▶ _Brief_
Where the records below reach the line containing "ys_chip_area_sq_um = 4430", start transcribing, and end with the line containing "clock_latency_ns = 0.33", exactly and with nothing else added.
**** Records for this exercise ****
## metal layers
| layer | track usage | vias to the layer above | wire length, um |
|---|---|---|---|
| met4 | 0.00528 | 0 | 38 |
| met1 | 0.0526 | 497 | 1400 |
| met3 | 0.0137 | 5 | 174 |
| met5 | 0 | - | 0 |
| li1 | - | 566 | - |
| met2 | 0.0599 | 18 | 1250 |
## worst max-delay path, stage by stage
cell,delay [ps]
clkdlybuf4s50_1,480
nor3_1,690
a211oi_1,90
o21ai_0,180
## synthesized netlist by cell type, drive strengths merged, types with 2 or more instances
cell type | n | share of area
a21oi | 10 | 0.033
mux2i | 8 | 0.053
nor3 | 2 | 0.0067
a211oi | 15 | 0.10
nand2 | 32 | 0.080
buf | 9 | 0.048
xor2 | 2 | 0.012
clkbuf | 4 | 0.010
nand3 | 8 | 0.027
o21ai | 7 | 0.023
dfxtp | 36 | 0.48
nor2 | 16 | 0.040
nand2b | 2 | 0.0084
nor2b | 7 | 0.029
==> flow/design.v <==
module div5(
           input rst,
           input clk,
           output reg [31:0] clk_cnt,
           output reg [31:0] clk_div5_cnt
       );
parameter div5 = 5;
parameter div2 = 2;  
reg [2:0] cnt_div5;
reg clk_div5;
always@(posedge clk , posedge rst)
begin
    if(rst)
    begin
        cnt_div5 <= 3'd0;
    end
    else
    begin
        if(cnt_div5 == div5-1)
        begin
            cnt_div5 <= 3'd0;
        end
        else
        begin
            cnt_div5 <= cnt_div5 + 3'd1;
        end
    end
end
always@(posedge clk , posedge rst)
begin
    if(rst)
    begin
        clk_div5 <= 1'd0;
    end
    else
    begin
        if((cnt_div5 == div2-1) | (cnt_div5 == div5-1))
        begin
            clk_div5 <= !clk_div5;
        end
        else
        begin
            clk_div5 <= clk_div5;
        end
    end
end
always@(posedge clk,posedge rst)
begin
    if(rst)
    begin
        clk_cnt <= 32'd0;
    end
    else
    begin
        clk_cnt <= clk_cnt + 32'd1;
    end
end
always@(posedge clk_div5,posedge rst)
begin
    if(rst)
    begin
        clk_div5_cnt <= 32'd0;
    end
    else
    begin
        clk_div5_cnt <= clk_div5_cnt + 32'd1;
    end
end
endmodule
==> ./design.v <==
module divider7(
    input rst,
    input clk,
    output reg [31:0] v_clk_cnt,
    output reg [31:0] v_nclk_cnt
);
enum {idle,div4,delay1,div5} c_state,n_state;
reg [1:0] cnt_div4;
reg [2:0] clk_div4_cnt;
reg clk_div4;
reg [2:0] cnt_div5;
reg [2:0] clk_div5_cnt;
reg clk_div5;
wire new_clk;
always_ff @ (posedge clk , posedge rst)begin 
    if(rst) begin 
        c_state <= idle;
    end else begin
        c_state <= n_state;
    end
end
always @ (*) begin
    case(c_state)
        idle : begin 
            if(rst)begin
                n_state = idle;
            end else begin 
                n_state = div4;
            end
        end
        div4 : begin 
            if(clk_div4_cnt == 3'd4)begin 
                n_state = div5;
            end else begin
                n_state = div4;
            end
        end
        div5 : begin 
            if((clk_div5_cnt == 3'd5) & (cnt_div5 == 3'd4))begin 
                n_state = div4;
            end else begin 
                n_state = div5;
            end
        end
        default : begin
            n_state = idle;
        end
    endcase
end
always_ff @ (posedge clk , posedge rst)begin 
    if(rst)begin 
        cnt_div4 <= 2'd0;
    end else begin 
        if(c_state == div4)begin 
            cnt_div4 <= cnt_div4 + 2'd1;
        end else begin 
            cnt_div4 <= 2'd0;
        end
    end
end
always_ff @ (posedge clk , posedge rst)begin 
    if(rst) begin 
        clk_div4_cnt <= 3'd0;
    end else begin 
        if(c_state == div4)begin 
            if(cnt_div4 == 2'd3)begin 
                clk_div4_cnt <= clk_div4_cnt + 3'd1;
            end else begin 
                clk_div4_cnt <= clk_div4_cnt;
            end
        end else begin 
            clk_div4_cnt <= 3'd0;
        end
    end
end
always_ff @ (posedge clk , posedge rst)begin
    if(rst) begin
        clk_div4 <= 1'd0;
    end else begin 
        if(c_state == div4)begin
            if((cnt_div4 == 2'd3) | (cnt_div4 == 2'd1)) begin 
                clk_div4 <= !clk_div4;
            end else begin 
                clk_div4 <= clk_div4;
            end
        end else begin
            clk_div4 <= 1'd0;
        end
    end
end
always@(posedge clk , posedge rst)begin
    if(rst) begin
        cnt_div5 <= 3'd0;
    end else begin 
        if(n_state == div5)begin 
            if(cnt_div5 == 3'd4)begin
                cnt_div5 <= 3'd0;
            end else begin 
                cnt_div5 <= cnt_div5 + 3'd1;
            end
        end else begin 
            cnt_div5 <= 3'd0;
        end
    end
end
always@(posedge clk_div5, posedge rst)begin 
    if(rst) begin 
        clk_div5_cnt <= 3'd0;
    end else begin 
        if(c_state == div5)begin 
            clk_div5_cnt <= clk_div5_cnt + 3'd1;
        end else begin 
            clk_div5_cnt <= 3'd0;
        end
    end
end
always_ff @ (posedge clk , posedge rst) begin
    if(rst) begin
        clk_div5 <= 1'd0;
    end else begin 
        if(c_state == div5)begin 
            if((cnt_div5 == 3'd1) | (cnt_div5 == 3'd4)) begin
                clk_div5 <= !clk_div5;
            end else begin 
                clk_div5 <= clk_div5;
            end
        end else begin 
            clk_div5 <= 1'd0;
        end
    end
end
assign new_clk = clk_div4 | clk_div5;
always@(posedge clk,posedge rst)begin 
    if(rst) begin 
        v_clk_cnt <= 32'd0;
    end else begin 
        v_clk_cnt <= v_clk_cnt + 32'd1;
    end
end
always@(posedge new_clk,posedge rst)begin 
    if(rst) begin 
        v_nclk_cnt <= 32'd0;
    end else begin 
        v_nclk_cnt <= v_nclk_cnt + 32'd1;
    end
end
endmodule
==> flow/design.v <==
module divider6(
           input clk,
           input rst,
           output reg [32-1:0] clk_div_cnt,
           output reg [32-1:0] clk_cnt
       );
reg [32-1:0] cnt;
reg clk_div;
always@(posedge clk,posedge rst)
begin
    if(rst)
    begin
        cnt <= 32'd0;
    end
    else
    begin
        cnt <= cnt + 32'd1288490189;
    end
end
always@(posedge clk , posedge rst)
begin
    if(rst)
    begin
        clk_div <= 1'd0;
    end
    else
    begin
        if(cnt <= 32'd2147483648)
        begin
            clk_div <= 1'd0;
        end
        else if(cnt > 32'd2147483648)
        begin
            clk_div <= 1'd1;
        end
    end
end
always@(posedge clk_div, posedge rst)
begin
    if(rst)
    begin
        clk_div_cnt <= 32'd0;
    end
    else
    begin
        clk_div_cnt <= clk_div_cnt + 32'd1;
    end
end
always@(posedge clk, posedge rst)
begin
    if(rst)
    begin
        clk_cnt <= 32'd0;
    end
    else
    begin
        clk_cnt <= clk_cnt + 32'd1;
    end
end
endmodule
==> flow/run.sh <==
#!/bin/bash
# OpenROAD 26Q1-2900-gdf79404cd8, Yosys 0.63+post, stock flow scripts
make -C /OpenROAD-flow-scripts/flow DESIGN_CONFIG=/design/flow/config.mk WORK_HOME=/design/flow/orfs finish
==> flow/config.mk <==
export PLATFORM = sky130hd
export DESIGN_NAME = divider6
export DESIGN_NICKNAME = divider6
export VERILOG_FILES = /design/flow/design.v
export SDC_FILE = /design/flow/constraint.sdc
export NUM_CORES = 4
export LEC_CHECK = 1
export CORE_UTILIZATION = 40
==> flow/constraint.sdc <==
current_design divider6

set clk_period 7.2
set clk_io_pct 0.2

create_clock -name clk0 -period $clk_period [get_ports {clk}]

set non_clock_inputs [all_inputs -no_clocks]
set_input_delay [expr $clk_period * $clk_io_pct] -clock clk0 $non_clock_inputs
set_output_delay [expr $clk_period * $clk_io_pct] -clock clk0 [all_outputs]
==> results.toml <==
# physical design summary
[floorplan]
chipWidth_um = 107
core_sq_um = 10800
die_h_um = 107
io_pins = 66
die-area_sq_um = 11500
rows = 38
fp-utilization_pct = 40.9

[route]
drc = 0
first_pass_iters = 4
wl_per_cell_um = 13.1
routed.top_layer = "met4"
diodes = 0
wl_mm = 7.87
antenna_left = 0
drt-met1-wl_mm = 3.93
wl_met2_mm = 3.54
routed-wl-met3_um = 308
vias = 2961
vias_per_cell = 4.94
dr.first_iter.drc_count = 146

[synthesis]
ys_sh_simple_pct = 18.4
ys_ff = 97
ys_types = 53
synth_warnings = 1
ys_seq_share_pct = 54.8
ys_chip_area_sq_um = 4430
topCellsByArea = "dfrtp_1 (55%), xnor2_1 (10%), xor2_1 (7.1%)"
async_reset_ff_share_pct = 100
avgSynthCellArea_sq_um = 11.6
common_cells = "dfrtp_1 (97), xnor2_1 (51), xor2_1 (36), nand2_1 (33), nand3_1 (26)"
xor_area_share_pct = 17.6
top_cell = "dfrtp_1"
yosys.area.top_type_share_pct = 54.8
adder_share_pct = 1.13
topCombFamilyByArea = "simple AND/OR/NAND/NOR gates"
aoi_share_pct = 6.58
ff_type = "dfrtp_1"
top_area_cell = "dfrtp_1"
mux_share_pct = 0
synth-edff-count = 0
syn_inst = 381
netlist_area_sq_um = 4430
ys_cells = 381

[timing]
final-setup-viol-count = 0
rsz0062_at_grt = "false"
setup_tns_ns = 0
period_needed_ns = 2.74
unclocked_pins = 32
relSlewSlack_pct = 45.4
fin_skew_ns = 0.0121
finalMaxSlewViolations = 0
worst_pin_slew_ns = 0.819
untimed_endpoints = 64
finalCritPeriodShare_pct = 38.1
max_freq_ghz = 0.365
hold_violations = 0

[cells_and_area]
regArea_sq_um = 2430
fin_util_pct = 50.4
area.combinational_sq_um = 1940
drive_gt1_share_pct = 8.70
areaGrowthSynthToFinish_pct = 23.2
fill_cells = 956

[run]
maxCapViolations = 0
warnings = 26

[worst_setup_path]
cp_slowest_cell = "clkdlybuf4s50_1"
critPathMaxFanout = 5
cp.arrival_ns = 1.30
critPathKind = "reg -> out"
end_kind = "primary output"
worstPathRequired_ns = 5.76
crit_buf_inv = 1
crit_path_cell_trace = "clkdlybuf4s50_1"
critPathTopFamily = "buffers and inverters"
slowest_delay_ns = 0.51
crit_path_start_kind = "flop"

[clocking]
clock_latency_ns = 0.33
path_clk_slew_ns = 0.07
cts.hold.buffers_added = 0
htreeDepth = 3
cts_buffer_depth = 2
cts_root_buf = "clkbuf_8"
tritoncts.num_buffers = 9
cts_resized = 0
cts_tree = "done"
cts_setup_buffers = 0

[grt]
grt_pass1_vias = 2930
grt_max_degree = 61
grt_first_pass_wirelength_mm = 13.9
track_usage_pct = 15.3
antenna_found_initial = 0
overflow = 0

[placement]
io_buffers = 65
gp_congestion = 0.788
dp_hpwl_mm = 5.66

[pwr]
leakage_uw = 0.00241
vdd_drop_max_v = 0.0000981
pwr_density_cell_nw_per_um2 = 127

[hold_path]
hold_class = "reg -> reg"

[outcome]
status = "completed"
==> ./design.v <==
module oled_fx_char(
    input           clk_50m,
    input           rst_n,
    input  [63:0]   fixed_char,
    input  [6:0]    fixed_x,
    input  [5:0]    fixed_y,
    input           is_run,
    input           dy_active,   
    input           draw_busy,   
    input           draw_done,   
    output reg      fix_active,
    output reg      fix_draw_start,
    output reg [7:0] fix_draw_ascii,
    output reg [6:0] fix_draw_x,
    output reg [3:0] fix_draw_y
);
    reg [63:0] prev_fixed_char;
    reg        fixed_trigger;
    always @(posedge clk_50m or negedge rst_n) begin
        if(!rst_n) begin
            prev_fixed_char <= 64'd0;
            fixed_trigger   <= 1'b0;
        end else begin
            if(fixed_char != prev_fixed_char) begin
                prev_fixed_char <= fixed_char;
                fixed_trigger   <= 1'b1;
            end else if(fixed_trigger && (is_run) && !draw_busy) begin
                fixed_trigger <= 1'b0;
            end
        end
    end
    wire [7:0] C0 = fixed_char[63:56];
    wire [7:0] C1 = fixed_char[55:48];
    wire [7:0] C2 = fixed_char[47:40];
    wire [7:0] C3 = fixed_char[39:32];
    wire [7:0] C4 = fixed_char[31:24];
    wire [7:0] C5 = fixed_char[23:16];
    wire [7:0] C6 = fixed_char[15:8];
    wire [7:0] C7 = fixed_char[7:0];
    reg [2:0]  fix_idx;
    reg        fix_arm;
    always @(posedge clk_50m or negedge rst_n) begin
        if(!rst_n) begin
            fix_active     <= 1'b0;
            fix_idx        <= 0;
            fix_arm        <= 1'b0;
            fix_draw_start <= 1'b0;
            fix_draw_ascii <= 8'd0;
            fix_draw_x     <= 0;
            fix_draw_y     <= 0;
        end else begin
            fix_draw_start <= 1'b0;
            if(fixed_trigger && !fix_active && !dy_active && is_run) begin
                fix_active <= 1'b1;
                fix_idx    <= 0;
                fix_arm    <= 1'b1;
            end
            if(fix_active && fix_arm && !draw_busy) begin
                case(fix_idx)
                    0: if(C0!=0 && C0!=" ") begin
                        fix_draw_start <= 1'b1;
                        fix_draw_ascii <= C0;
                        fix_draw_x     <= fixed_x + 0*8;
                        fix_draw_y     <= fixed_y[3:0];
                    end
                    1: if(C1!=0 && C1!=" ") begin
                        fix_draw_start <= 1'b1;
                        fix_draw_ascii <= C1;
                        fix_draw_x     <= fixed_x + 1*8;
                        fix_draw_y     <= fixed_y[3:0];
                    end
                    2: if(C2!=0 && C2!=" ") begin
                        fix_draw_start <= 1'b1;
                        fix_draw_ascii <= C2;
                        fix_draw_x     <= fixed_x + 2*8;
                        fix_draw_y     <= fixed_y[3:0];
                    end
                    3: if(C3!=0 && C3!=" ") begin
                        fix_draw_start <= 1'b1;
                        fix_draw_ascii <= C3;
                        fix_draw_x     <= fixed_x + 3*8;
                        fix_draw_y     <= fixed_y[3:0];
                    end
                    4: if(C4!=0 && C4!=" ") begin
                        fix_draw_start <= 1'b1;
                        fix_draw_ascii <= C4;
                        fix_draw_x     <= fixed_x + 4*8;
                        fix_draw_y     <= fixed_y[3:0];
                    end
                    5: if(C5!=0 && C5!=" ") begin
                        fix_draw_start <= 1'b1;
                        fix_draw_ascii <= C5;
                        fix_draw_x     <= fixed_x + 5*8;
                        fix_draw_y     <= fixed_y[3:0];
                    end
                    6: if(C6!=0 && C6!=" ") begin
                        fix_draw_start <= 1'b1;
                        fix_draw_ascii <= C6;
                        fix_draw_x     <= fixed_x + 6*8;
                        fix_draw_y     <= fixed_y[3:0];
                    end
                    7: if(C7!=0 && C7!=" ") begin
                        fix_draw_start <= 1'b1;
                        fix_draw_ascii <= C7;
                        fix_draw_x     <= fixed_x + 7*8;
                        fix_draw_y     <= fixed_y[3:0];
                    end
                endcase
                fix_arm <= 1'b0;
            end
            if(fix_active && draw_done) begin
                if(fix_idx != 7) begin
                    fix_idx <= fix_idx + 1;
                    fix_arm <= 1'b1;
                end else begin
                    fix_active <= 1'b0;
                end
            end
        end
    end
endmodule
****
▶ _Result of the task_
ys_chip_area_sq_um = 4430
topCellsByArea = "dfrtp_1 (55%), xnor2_1 (10%), xor2_1 (7.1%)"
async_reset_ff_share_pct = 100
avgSynthCellArea_sq_um = 11.6
common_cells = "dfrtp_1 (97), xnor2_1 (51), xor2_1 (36), nand2_1 (33), nand3_1 (26)"
xor_area_share_pct = 17.6
top_cell = "dfrtp_1"
yosys.area.top_type_share_pct = 54.8
adder_share_pct = 1.13
topCombFamilyByArea = "simple AND/OR/NAND/NOR gates"
aoi_share_pct = 6.58
ff_type = "dfrtp_1"
top_area_cell = "dfrtp_1"
mux_share_pct = 0
synth-edff-count = 0
syn_inst = 381
netlist_area_sq_um = 4430
ys_cells = 381

[timing]
final-setup-viol-count = 0
rsz0062_at_grt = "false"
setup_tns_ns = 0
period_needed_ns = 2.74
unclocked_pins = 32
relSlewSlack_pct = 45.4
fin_skew_ns = 0.0121
finalMaxSlewViolations = 0
worst_pin_slew_ns = 0.819
untimed_endpoints = 64
finalCritPeriodShare_pct = 38.1
max_freq_ghz = 0.365
hold_violations = 0

[cells_and_area]
regArea_sq_um = 2430
fin_util_pct = 50.4
area.combinational_sq_um = 1940
drive_gt1_share_pct = 8.70
areaGrowthSynthToFinish_pct = 23.2
fill_cells = 956

[run]
maxCapViolations = 0
warnings = 26

[worst_setup_path]
cp_slowest_cell = "clkdlybuf4s50_1"
critPathMaxFanout = 5
cp.arrival_ns = 1.30
critPathKind = "reg -> out"
end_kind = "primary output"
worstPathRequired_ns = 5.76
crit_buf_inv = 1
crit_path_cell_trace = "clkdlybuf4s50_1"
critPathTopFamily = "buffers and inverters"
slowest_delay_ns = 0.51
crit_path_start_kind = "flop"

[clocking]
clock_latency_ns = 0.33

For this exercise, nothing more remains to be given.